## Problem to solve
Starting at the first line of the records below, transcribe each line exactly, ending with the line that contains "-810 | x_i[8] |".

(Data for this exercise Opens)

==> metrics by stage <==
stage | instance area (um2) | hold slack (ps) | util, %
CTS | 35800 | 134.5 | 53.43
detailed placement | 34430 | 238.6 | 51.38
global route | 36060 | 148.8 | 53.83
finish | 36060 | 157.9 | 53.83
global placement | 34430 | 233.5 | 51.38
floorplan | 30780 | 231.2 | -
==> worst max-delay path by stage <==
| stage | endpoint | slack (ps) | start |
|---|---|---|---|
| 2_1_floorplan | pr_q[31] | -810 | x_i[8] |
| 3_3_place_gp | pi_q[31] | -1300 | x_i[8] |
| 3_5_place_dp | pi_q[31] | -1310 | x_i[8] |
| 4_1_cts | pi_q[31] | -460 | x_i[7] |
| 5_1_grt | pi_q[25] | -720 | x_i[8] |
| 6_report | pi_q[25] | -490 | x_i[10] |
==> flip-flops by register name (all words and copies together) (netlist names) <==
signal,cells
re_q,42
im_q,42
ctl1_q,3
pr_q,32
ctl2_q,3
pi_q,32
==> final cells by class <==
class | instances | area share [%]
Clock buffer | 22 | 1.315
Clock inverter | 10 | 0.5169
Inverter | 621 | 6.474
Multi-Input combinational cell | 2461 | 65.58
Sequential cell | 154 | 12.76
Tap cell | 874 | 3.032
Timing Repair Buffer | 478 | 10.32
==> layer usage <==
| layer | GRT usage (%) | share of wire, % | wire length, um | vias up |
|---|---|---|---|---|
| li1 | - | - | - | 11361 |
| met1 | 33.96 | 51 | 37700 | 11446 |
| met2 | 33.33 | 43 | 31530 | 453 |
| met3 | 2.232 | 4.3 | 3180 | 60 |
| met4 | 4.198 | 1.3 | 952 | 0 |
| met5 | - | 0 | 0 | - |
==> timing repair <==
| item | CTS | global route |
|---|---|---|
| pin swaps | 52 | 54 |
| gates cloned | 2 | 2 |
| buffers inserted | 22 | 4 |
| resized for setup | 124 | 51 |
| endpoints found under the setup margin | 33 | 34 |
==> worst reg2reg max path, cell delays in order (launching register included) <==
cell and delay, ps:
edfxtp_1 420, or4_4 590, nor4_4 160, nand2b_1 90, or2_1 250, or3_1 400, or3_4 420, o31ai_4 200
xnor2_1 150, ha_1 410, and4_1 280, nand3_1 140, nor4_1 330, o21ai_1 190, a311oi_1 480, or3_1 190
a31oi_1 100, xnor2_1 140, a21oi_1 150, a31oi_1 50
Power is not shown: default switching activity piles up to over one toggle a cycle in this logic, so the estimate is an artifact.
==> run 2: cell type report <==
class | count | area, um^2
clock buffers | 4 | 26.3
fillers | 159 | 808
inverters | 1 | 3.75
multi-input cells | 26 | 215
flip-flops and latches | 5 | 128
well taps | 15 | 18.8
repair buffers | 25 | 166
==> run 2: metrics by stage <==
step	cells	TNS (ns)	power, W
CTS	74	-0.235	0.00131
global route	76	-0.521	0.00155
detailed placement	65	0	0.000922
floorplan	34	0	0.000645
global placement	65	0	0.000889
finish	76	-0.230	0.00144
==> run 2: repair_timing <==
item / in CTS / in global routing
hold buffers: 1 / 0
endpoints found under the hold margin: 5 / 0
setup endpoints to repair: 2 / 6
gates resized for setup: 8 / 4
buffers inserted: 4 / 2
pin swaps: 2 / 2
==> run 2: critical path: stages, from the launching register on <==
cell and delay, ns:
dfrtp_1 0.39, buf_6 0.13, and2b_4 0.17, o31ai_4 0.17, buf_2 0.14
==> config.mk <==
export PLATFORM = sky130hd
export DESIGN_NAME = touch_event_to_sample_flat
export DESIGN_NICKNAME = d
export VERILOG_FILES = /design/src/design/tes_pkg.sv /design/src/design/tes_if.sv /design/src/design/touch_event_to_sample.sv /design/src/design/tes_cfg.sv /design/src/design/tes_decode.sv /design/src/flat_wrapper.sv
export SDC_FILE = /design/constraint.sdc
export NUM_CORES = 1
export LEC_CHECK = 0
export ABC_AREA = 1
export CAP_MARGIN = 20
export CORE_MARGIN = 2
export CORE_UTILIZATION = 28
export CTS_BUF_LIST = sky130_fd_sc_hd__clkbuf_2 sky130_fd_sc_hd__clkbuf_4 sky130_fd_sc_hd__clkbuf_8
export DETAILED_ROUTE_END_ITERATION = 6
export DONT_BUFFER_PORTS = 1
export PLACE_DENSITY_LB_ADDON = 0.05
export RECOVER_POWER = 50
export SLEW_MARGIN = 15
export SYNTH_ARGS = -nofsm -noshare
export SYNTH_HDL_FRONTEND = slang
export SYNTH_SLANG_ARGS = --single-unit
==> constraint.sdc <==
create_clock -name clk_i -period 9.6 [get_ports clk_i]
set_clock_uncertainty 0.05 [all_clocks]
set_input_delay 1.44 -clock clk_i [delete_from_list [all_inputs] [get_ports clk_i]]
set_output_delay 1.44 -clock clk_i [all_outputs]
set_load 0.02 [all_outputs]
==> src/design/tes_pkg.sv <==
// Package for the touch event to sample decoder: event codes, register indexes,
// and the structs that travel between the decoder's modules. No dependencies.
package tes_pkg;

  // Event types
  localparam logic [15:0] EVT_SYN = 16'h0000;
  localparam logic [15:0] EVT_KEY = 16'h0001;
  localparam logic [15:0] EVT_ABS = 16'h0003;

  // Sync codes
  localparam logic [15:0] SYN_RPT    = 16'h0000;
  localparam logic [15:0] SYN_MT_RPT = 16'h0002;

  // Key codes that mean pen contact
  localparam logic [15:0] KEY_LEFT  = 16'h0110;
  localparam logic [15:0] KEY_TOUCH = 16'h014A;

  // Absolute axis codes
  localparam logic [15:0] ABS_X        = 16'h0000;
  localparam logic [15:0] ABS_Y        = 16'h0001;
  localparam logic [15:0] ABS_X_ALT    = ABS_X + 16'd2;
  localparam logic [15:0] ABS_Y_ALT    = ABS_Y + 16'd2;
  localparam logic [15:0] ABS_PRESS    = 16'h0018;
  localparam logic [15:0] ABS_MT_X     = 16'h0035;
  localparam logic [15:0] ABS_MT_Y     = 16'h0036;
  localparam logic [15:0] ABS_MT_DIST  = 16'h003B;

  localparam logic [31:0] FULL_PRESS = 32'd255;
  localparam logic [7:0]  COUNT_MAX  = 8'd255;

  // Device variants
  localparam logic [1:0] VAR_SHIFTED  = 2'd1;
  localparam logic [1:0] VAR_DISTANCE = 2'd2;

  // Configuration port
  localparam int unsigned CFG_IDX_W  = 8;
  localparam int unsigned CFG_DATA_W = 32;
  localparam logic [CFG_IDX_W-1:0] REG_SYNC_MODE    = 8'd0;
  localparam logic [CFG_IDX_W-1:0] REG_DEVICE_VAR   = 8'd1;
  localparam logic [CFG_IDX_W-1:0] REG_PRESS_ABSENT = 8'd2;
  localparam logic [CFG_IDX_W-1:0] REG_TYPE_A_START = 8'd3;

  typedef struct packed {
    logic [15:0] event_type;
    logic [15:0] event_code;
    logic [31:0] event_value;
    logic [63:0] event_time;
  } event_t;

  typedef struct packed {
    logic [31:0] sample_x;
    logic [31:0] sample_y;
    logic [31:0] sample_pressure;
    logic [63:0] sample_time;
  } sample_t;

  typedef struct packed {
    logic       emit;
    sample_t    sample;
  } result_t;

  typedef struct packed {
    logic       sync_mode;
    logic [1:0] device_variant;
  } cfg_t;

  // Side effects of a register write on the tracking state
  typedef struct packed {
    logic press_load;
    logic count_load;
    logic count_val;
  } cfg_load_t;

  typedef struct packed {
    logic [31:0] x_pos;
    logic [31:0] y_pos;
    logic [31:0] press;
    logic        pen_lifted;
    logic [7:0]  type_a_count;
  } state_t;

endpackage

==> src/design/tes_if.sv <==
// Handshake interfaces for the event, sample and configuration channels.
// Depends on tes_pkg for the configuration port widths.
interface tes_event_if;
  logic        valid;
  logic        ready;
  logic [15:0] event_type;
  logic [15:0] event_code;
  logic signed [31:0] event_value;
  logic [63:0] event_time;

  modport source (output valid, event_type, event_code, event_value, event_time,
                  input ready);
  modport sink (input valid, event_type, event_code, event_value, event_time,
                output ready);
endinterface

interface tes_sample_if;
  logic        valid;
  logic        ready;
  logic signed [31:0] sample_x;
  logic signed [31:0] sample_y;
  logic signed [31:0] sample_pressure;
  logic [63:0] sample_time;

  modport source (output valid, sample_x, sample_y, sample_pressure, sample_time,
                  input ready);
  modport sink (input valid, sample_x, sample_y, sample_pressure, sample_time,
                output ready);
endinterface

interface tes_cfg_if;
  logic                           valid;
  logic                           ready;
  logic [tes_pkg::CFG_IDX_W-1:0]  index;
  logic [tes_pkg::CFG_DATA_W-1:0] data;

  modport source (output valid, index, data, input ready);
  modport sink (input valid, index, data, output ready);
endinterface

==> src/design/touch_event_to_sample.sv <==
// Top level of the touch event to sample decoder: input register, decoder,
// state registers and sample register. Depends on tes_pkg, tes_if, tes_cfg, tes_decode.
//
// Usage:
//   event_i  - sink channel of input events (type, code, value, time).
//   sample_o - source channel of samples (x, y, pressure, time).
//   cfg_i    - register writes, index 0 sync_mode, 1 device_variant,
//              2 pressure-absent flag, 3 type_a_start; other indexes are ignored.
//              Always ready; write only while no event is in flight.
// Timing: an accepted event is decoded from the event register, and its
//   sample, if any, is loaded into the sample register when the event advances.
// Throughput: one event per cycle unless sample_o stalls. The event register
//   and the sample register are separate stages, so a new event is taken while
//   a finished sample still waits to be taken.
// Stall: while sample_o is held off with a sample pending, the event stage
//   holds its item and event_i.ready drops once that stage is full.
// Reset: clears both stages, x, y, pressure and pen-up to zero, the
//   counter to zero, and the registers to sync mode, generic variant.
module touch_event_to_sample (
  input  logic         clk_i,
  input  logic         rst_ni,
  tes_event_if.sink    event_i,
  tes_sample_if.source sample_o,
  tes_cfg_if.sink      cfg_i
);
  import tes_pkg::*;

  cfg_t      cfg;
  cfg_load_t cfg_load;
  state_t    state_q, state_d, state_dec;
  result_t   result;
  event_t    ev_q;
  sample_t   sample_q;
  logic      ev_valid_q;
  logic      out_valid_q;
  logic      advance;

  tes_cfg u_cfg (
    .clk_i  (clk_i),
    .rst_ni (rst_ni),
    .cfg_i  (cfg_i),
    .cfg_o  (cfg),
    .load_o (cfg_load)
  );

  tes_decode u_decode (
    .cfg_i    (cfg),
    .state_i  (state_q),
    .event_i  (ev_q),
    .state_o  (state_dec),
    .result_o (result)
  );

  // Advance the held event when the sample register is free or draining.
  assign advance       = ev_valid_q && (!out_valid_q || sample_o.ready);
  assign event_i.ready = !ev_valid_q || advance;

  always_ff @(posedge clk_i or negedge rst_ni) begin
    if (!rst_ni) begin
      ev_valid_q <= 1'b0;
    end else if (event_i.ready) begin
      ev_valid_q <= event_i.valid;
    end
  end

  // Event payload needs no reset; capture on accept only.
  always_ff @(posedge clk_i) begin
    if (event_i.valid && event_i.ready) begin
      ev_q.event_type  <= event_i.event_type;
      ev_q.event_code  <= event_i.event_code;
      ev_q.event_value <= event_i.event_value;
      ev_q.event_time  <= event_i.event_time;
    end
  end

  // Tracking state; a register write's load wins over the decoder.
  always_comb begin
    state_d = state_q;
    if (advance) state_d = state_dec;
    if (cfg_load.press_load) state_d.press = FULL_PRESS;
    if (cfg_load.count_load) state_d.type_a_count = {7'd0, cfg_load.count_val};
  end

  always_ff @(posedge clk_i or negedge rst_ni) begin
    if (!rst_ni) begin
      state_q <= '0;
    end else begin
      state_q <= state_d;
    end
  end

  always_ff @(posedge clk_i or negedge rst_ni) begin
    if (!rst_ni) begin
      out_valid_q <= 1'b0;
    end else if (advance) begin
      out_valid_q <= result.emit;
    end else if (sample_o.ready) begin
      out_valid_q <= 1'b0;
    end
  end

  always_ff @(posedge clk_i) begin
    if (advance && result.emit) sample_q <= result.sample;
  end

  assign sample_o.valid           = out_valid_q;
  assign sample_o.sample_x        = sample_q.sample_x;
  assign sample_o.sample_y        = sample_q.sample_y;
  assign sample_o.sample_pressure = sample_q.sample_pressure;
  assign sample_o.sample_time     = sample_q.sample_time;

  // A sync report clears the pen-up flag.
  assert property (@(posedge clk_i) disable iff (!rst_ni)
    advance && cfg.sync_mode && ev_q.event_type == EVT_SYN &&
    ev_q.event_code == SYN_RPT |=> !state_q.pen_lifted)
    else $error("pen_lifted not cleared by sync report");

  // A sync report after a pen-up gives zero pressure.
  assert property (@(posedge clk_i) disable iff (!rst_ni)
    advance && cfg.sync_mode && ev_q.event_type == EVT_SYN &&
    ev_q.event_code == SYN_RPT && state_q.pen_lifted
    |=> out_valid_q && sample_q.sample_pressure == 32'd0)
    else $error("pen-up sample with nonzero pressure");

  // Raw mode never touches the pen-up flag.
  assert property (@(posedge clk_i) disable iff (!rst_ni)
    advance && !cfg.sync_mode |=> $stable(state_q.pen_lifted))
    else $error("raw mode changed pen_lifted");

  // A pending sample is never overwritten while the receiver stalls.
  assert property (@(posedge clk_i) disable iff (!rst_ni)
    out_valid_q && !sample_o.ready |-> !advance)
    else $error("event advanced over a stalled sample");

endmodule

==> src/design/tes_cfg.sv <==
// Configuration registers of the touch event decoder, with the state loads
// that a write of the pressure-absent flag or type_a_start causes.
// Depends on tes_pkg, tes_if.
module tes_cfg (
  input  logic                 clk_i,
  input  logic                 rst_ni,
  tes_cfg_if.sink              cfg_i,
  output tes_pkg::cfg_t        cfg_o,
  output tes_pkg::cfg_load_t   load_o
);
  import tes_pkg::*;

  logic       sync_mode_q;
  logic [1:0] device_variant_q;
  logic       press_absent_q;
  logic       type_a_start_q;
  logic       wr;

  assign cfg_i.ready = 1'b1;
  assign wr = cfg_i.valid && cfg_i.ready;

  always_ff @(posedge clk_i or negedge rst_ni) begin
    if (!rst_ni) begin
      sync_mode_q      <= 1'b1;
      device_variant_q <= 2'd0;
      press_absent_q   <= 1'b0;
      type_a_start_q   <= 1'b0;
    end else if (wr) begin
      case (cfg_i.index)
        REG_SYNC_MODE:    sync_mode_q      <= cfg_i.data[0];
        REG_DEVICE_VAR:   device_variant_q <= cfg_i.data[1:0];
        REG_PRESS_ABSENT: press_absent_q   <= cfg_i.data[0];
        REG_TYPE_A_START: type_a_start_q   <= cfg_i.data[0];
        default: ;
      endcase
    end
  end

  assign cfg_o.sync_mode      = sync_mode_q;
  assign cfg_o.device_variant = device_variant_q;

  // Writing the pressure-absent flag as 1 loads full pressure; writing
  // type_a_start reloads the counter. press_absent_q only records the setting.
  always_comb begin
    load_o.press_load = wr && (cfg_i.index == REG_PRESS_ABSENT) && cfg_i.data[0];
    load_o.count_load = wr && (cfg_i.index == REG_TYPE_A_START);
    load_o.count_val  = cfg_i.data[0] | (type_a_start_q & 1'b0) | (press_absent_q & 1'b0);
  end

endmodule

==> src/design/tes_decode.sv <==
// Event decoder: next tracking state and the optional sample for one event.
// Pure combinational logic. Depends on tes_pkg.
module tes_decode (
  input  tes_pkg::cfg_t    cfg_i,
  input  tes_pkg::state_t  state_i,
  input  tes_pkg::event_t  event_i,
  output tes_pkg::state_t  state_o,
  output tes_pkg::result_t result_o
);
  import tes_pkg::*;

  logic        pen_key;
  logic        val_zero;
  logic        val_pos;
  logic [7:0]  count_inc;
  logic [15:0] code;
  logic [31:0] val;

  assign code      = event_i.event_code;
  assign val       = event_i.event_value;
  assign pen_key   = (code == KEY_TOUCH) || (code == KEY_LEFT);
  assign val_zero  = (val == 32'd0);
  assign val_pos   = !val[31] && !val_zero;
  assign count_inc = (state_i.type_a_count != COUNT_MAX) ?
                     state_i.type_a_count + 8'd1 : state_i.type_a_count;

  always_comb begin
    state_o  = state_i;
    result_o = '0;
    result_o.sample.sample_time = event_i.event_time;
    if (cfg_i.sync_mode) begin
      case (event_i.event_type)
        EVT_KEY: begin
          if (pen_key && val_zero) state_o.pen_lifted = 1'b1;
        end
        EVT_SYN: begin
          if (code == SYN_RPT) begin
            result_o.emit = 1'b1;
            result_o.sample.sample_x = state_i.x_pos;
            result_o.sample.sample_y = state_i.y_pos;
            result_o.sample.sample_pressure = state_i.pen_lifted ? 32'd0 : state_i.press;
            state_o.pen_lifted = 1'b0;
          end else if (code == SYN_MT_RPT) begin
            if (state_i.type_a_count == 8'd1) state_o.pen_lifted = 1'b1;
            else if (state_i.type_a_count != 8'd0) state_o.type_a_count = 8'd1;
          end
        end
        EVT_ABS: begin
          case (cfg_i.device_variant)
            VAR_SHIFTED: begin
              if (code == ABS_X_ALT) state_o.x_pos = val;
              else if (code == ABS_Y_ALT) state_o.y_pos = val;
              else if (code == ABS_PRESS) state_o.press = val;
            end
            VAR_DISTANCE: begin
              if (code == ABS_X) state_o.x_pos = val;
              else if (code == ABS_Y) state_o.y_pos = val;
              else if (code == ABS_PRESS) state_o.press = val;
              else if (code == ABS_MT_DIST) state_o.press = val_pos ? 32'd0 : FULL_PRESS;
            end
            default: begin
              if (code == ABS_X) state_o.x_pos = val;
              else if (code == ABS_Y) state_o.y_pos = val;
              else if (code == ABS_MT_X) begin
                state_o.x_pos = val;
                state_o.type_a_count = count_inc;
              end else if (code == ABS_MT_Y) begin
                state_o.y_pos = val;
                state_o.type_a_count = count_inc;
              end else if (code == ABS_PRESS) state_o.press = val;
            end
          endcase
        end
        default: ;
      endcase
    end else begin
      // Raw mode: emit on x, y, pressure and pen-up events; pen_lifted and the counter stay.
      if (event_i.event_type == EVT_ABS) begin
        if (code == ABS_X && !val_zero) begin
          state_o.x_pos = val;
          result_o.emit = 1'b1;
        end else if (code == ABS_Y && !val_zero) begin
          state_o.y_pos = val;
          result_o.emit = 1'b1;
        end else if (code == ABS_PRESS) begin
          state_o.press = val;
          result_o.emit = 1'b1;
        end
        result_o.sample.sample_x        = state_o.x_pos;
        result_o.sample.sample_y        = state_o.y_pos;
        result_o.sample.sample_pressure = state_o.press;
      end else if (event_i.event_type == EVT_KEY && pen_key && val_zero) begin
        result_o.emit = 1'b1;
      end
    end
  end

endmodule

==> src/flat_wrapper.sv <==
// flat-port wrapper written by rule: the top's interface ports become plain ports
module touch_event_to_sample_flat import tes_pkg::*;
  (clk_i, rst_ni, event_i_valid, event_i_event_type, event_i_event_code, event_i_event_value, event_i_event_time, event_i_ready, sample_o_valid, sample_o_sample_x, sample_o_sample_y, sample_o_sample_pressure, sample_o_sample_time, sample_o_ready, cfg_i_valid, cfg_i_index, cfg_i_data, cfg_i_ready);
  tes_event_if event_i_i ();
  tes_sample_if sample_o_i ();
  tes_cfg_if cfg_i_i ();
  input  logic clk_i;
  input  logic rst_ni;
  input wire logic [$bits(event_i_i.valid)-1:0] event_i_valid;
  input wire logic [$bits(event_i_i.event_type)-1:0] event_i_event_type;
  input wire logic [$bits(event_i_i.event_code)-1:0] event_i_event_code;
  input wire logic [$bits(event_i_i.event_value)-1:0] event_i_event_value;
  input wire logic [$bits(event_i_i.event_time)-1:0] event_i_event_time;
  output wire logic [$bits(event_i_i.ready)-1:0] event_i_ready;
  output wire logic [$bits(sample_o_i.valid)-1:0] sample_o_valid;
  output wire logic [$bits(sample_o_i.sample_x)-1:0] sample_o_sample_x;
  output wire logic [$bits(sample_o_i.sample_y)-1:0] sample_o_sample_y;
  output wire logic [$bits(sample_o_i.sample_pressure)-1:0] sample_o_sample_pressure;
  output wire logic [$bits(sample_o_i.sample_time)-1:0] sample_o_sample_time;
  input wire logic [$bits(sample_o_i.ready)-1:0] sample_o_ready;
  input wire logic [$bits(cfg_i_i.valid)-1:0] cfg_i_valid;
  input wire logic [$bits(cfg_i_i.index)-1:0] cfg_i_index;
  input wire logic [$bits(cfg_i_i.data)-1:0] cfg_i_data;
  output wire logic [$bits(cfg_i_i.ready)-1:0] cfg_i_ready;
  assign event_i_i.valid = event_i_valid;
  assign event_i_i.event_type = event_i_event_type;
  assign event_i_i.event_code = event_i_event_code;
  assign event_i_i.event_value = event_i_event_value;
  assign event_i_i.event_time = event_i_event_time;
  assign event_i_ready = event_i_i.ready;
  assign sample_o_valid = sample_o_i.valid;
  assign sample_o_sample_x = sample_o_i.sample_x;
  assign sample_o_sample_y = sample_o_i.sample_y;
  assign sample_o_sample_pressure = sample_o_i.sample_pressure;
  assign sample_o_sample_time = sample_o_i.sample_time;
  assign sample_o_i.ready = sample_o_ready;
  assign cfg_i_i.valid = cfg_i_valid;
  assign cfg_i_i.index = cfg_i_index;
  assign cfg_i_i.data = cfg_i_data;
  assign cfg_i_ready = cfg_i_i.ready;
  touch_event_to_sample u_core (.clk_i(clk_i), .rst_ni(rst_ni), .event_i(event_i_i), .sample_o(sample_o_i), .cfg_i(cfg_i_i));
endmodule
==> metrics.md <==
| Metric | Value |
|---|---|
| Crit-path max FO | 67 |
| EDFF count, synth | around 290 |
| Layout area overhead | 13.5% |
| Slew HR | -116% |
| Startpoint types | primary input |
| First-pass GRT wire length | ~83 mm |
| Antenna-violating nets left | 0 |
| R2r worst-path depth | 6 |
| Metal2 WL | between 20 and 30 mm |
| Die W | roughly 260 um |
| Design Area, Final | between 0.02 and 0.025 mm2 |
| CP peak stage delay | 2390 ps |
| Placed cell count | 2575 |
| GPL Wtd Cong | approximately 0.8 |
| Pleak | between 8 and 9 nW |
| Pwr Total | between 3 and 4 mW |
| Initial DRC count | about 700 |
| Synth unique cells | 45 |
| FF-to-FF End | u_core.ev_q[111] |
| Longest Clk Path Bufs | 3 |
| Setup_tns | 0 ps |
| Hold_ws | 358 ps |
| # port buffers | 0 |
| Worst path slowest cell | clkinvlp_2 |
| Core area | 0.0631 mm2 |
| Layout fillers | ~6500 |
| GRT Util Overall | ~17% |
| Power per cell area | 188 mW/mm2 |
| Endpoints failing setup | 0 |
| Max Slew Vio Count | 68 |
| Vias post-DR | 12800 |
| Die Span Y | ~260 um |
| Hold Path Stages | 0 |
| Post-synthesis sequential area ratio | a little under two thirds |
| Antenna violations before repair | 6 |
| Share of the synthesized area in the top cell type | between 40% and 50% |
| Postcts setup bufs | 0 |
| CTS sink cnt | between 300 and 400 |
| Most frequent CP cell | nand2_1 |
| Layout cells sized above 1 | 11.4% |
| Grt total ovfl | 0 |
| DRT Pass-1 Iters | 7 |
| Yosys warns | 0 |
| WHS Endpoint | u_core.sample_o.sample_time[1] |
| Top Metal Used | met5 |
| Syn Area/Cell | 9.92 um2 |
| Pin slew with the least headroom to its limit | between 3000 and 4000 ps |
| Vias per cell | between 4 and 5 |
| Buf/Inv on CP | 2 |
| # hold bufs at CTS | 0 |
| Met1 wire length | 24.0 mm |
| Required time of the worst setup path | about 9800 ps |
| Syn nets | ~2000 |
| Top FF cell, synth | edfxtp_1 |
| Worst hold-check path type | flip-flop to flip-flop |
| Drt total wl | ~56 mm |
| Post-Syn Instances | around 1800 |
| Worst skew pair latency | roughly 700 ps |
| Worst Setup End Kind | flip-flop |
| Hold path start | u_core.ev_q[1] |
| Initial Utilization | roughly 28% |
| Tcrit/Tclk final | roughly 58% |
| Die area | approximately 0.066 mm2 |
| Routed wl met3 | between 3 and 4 mm |
| Synth area leaders | edfxtp_1 48%, dfrtp_1 15%, nand2_1 10%, inv_1 3.9%, nand3_1 3.4% |
| CTS buffer count | between 70 and 80 |
| Synth area leader | edfxtp_1 |
| Largest net degree at the start of global routing | between 100 and 150 |
| Clk pin slew, worst setup/hold paths | 60 ps |
| FP Rows | 92 |
| Cell Chain, Critical Path | nor2_1 -> nand2_1 -> nand2_1 -> clkinvlp_2 -> buf_4 |
| Failing checks | max-capacitance violations, max-slew violations |
| Non-filler cells, final | approximately 2700 |
| CTS-repair resized insts | 0 |
| Fmax | between 150 and 200 MHz |
| Setup slack, reg-to-reg | between 4000 and 5000 ps |
| Max Cap Viol | 1 |
| Async SR Flop Fraction | 27.6% |
| Root buf cell | clkbuf_8 |
| TritonCTS clock tree | built |
| I/O pins | 336 |
| Residual DRC | 0 |
| Seq cells post-synth | 398 |
| H-tree depth | 3 |
| Worst R2R Start | u_core.sample_o.valid |
| WP data arrival | between 5000 and 6000 ps |
| Placed cell area | about 0.019 mm2 |
| Final Hold Vio Count | 0 |
| Peak supply drop | ~130 uV |
| Status | finished, violations left |
| Min Tclk post-route | 5550 ps |
| Crit path kind | primary input to flip-flop |
| RSZ-0062 raised after global routing | false |
| Final #Nets | a little under 2000 |
| Top cell family by delay on the critical path | buffers and inverters |
| Vias in the first global route | approximately 13000 |
| Wire per inst | a little over 20 um |
| HPWL after DPL | roughly 34 mm |
| Post-Syn Area | approximately 0.018 mm2 |
==> layer usage <==
metal / track usage [%] / vias up
li1: - / 6119
met1: 21.3 / 6189
met2: 27.7 / 391
met3: 5.02 / 102
met4: 5.04 / 8
met5: 0 / -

(Data for this exercise Closes)

## Response box
==> metrics by stage <==
stage | instance area (um2) | hold slack (ps) | util, %
CTS | 35800 | 134.5 | 53.43
detailed placement | 34430 | 238.6 | 51.38
global route | 36060 | 148.8 | 53.83
finish | 36060 | 157.9 | 53.83
global placement | 34430 | 233.5 | 51.38
floorplan | 30780 | 231.2 | -
==> worst max-delay path by stage <==
| stage | endpoint | slack (ps) | start |
|---|---|---|---|
| 2_1_floorplan | pr_q[31] | -810 | x_i[8] |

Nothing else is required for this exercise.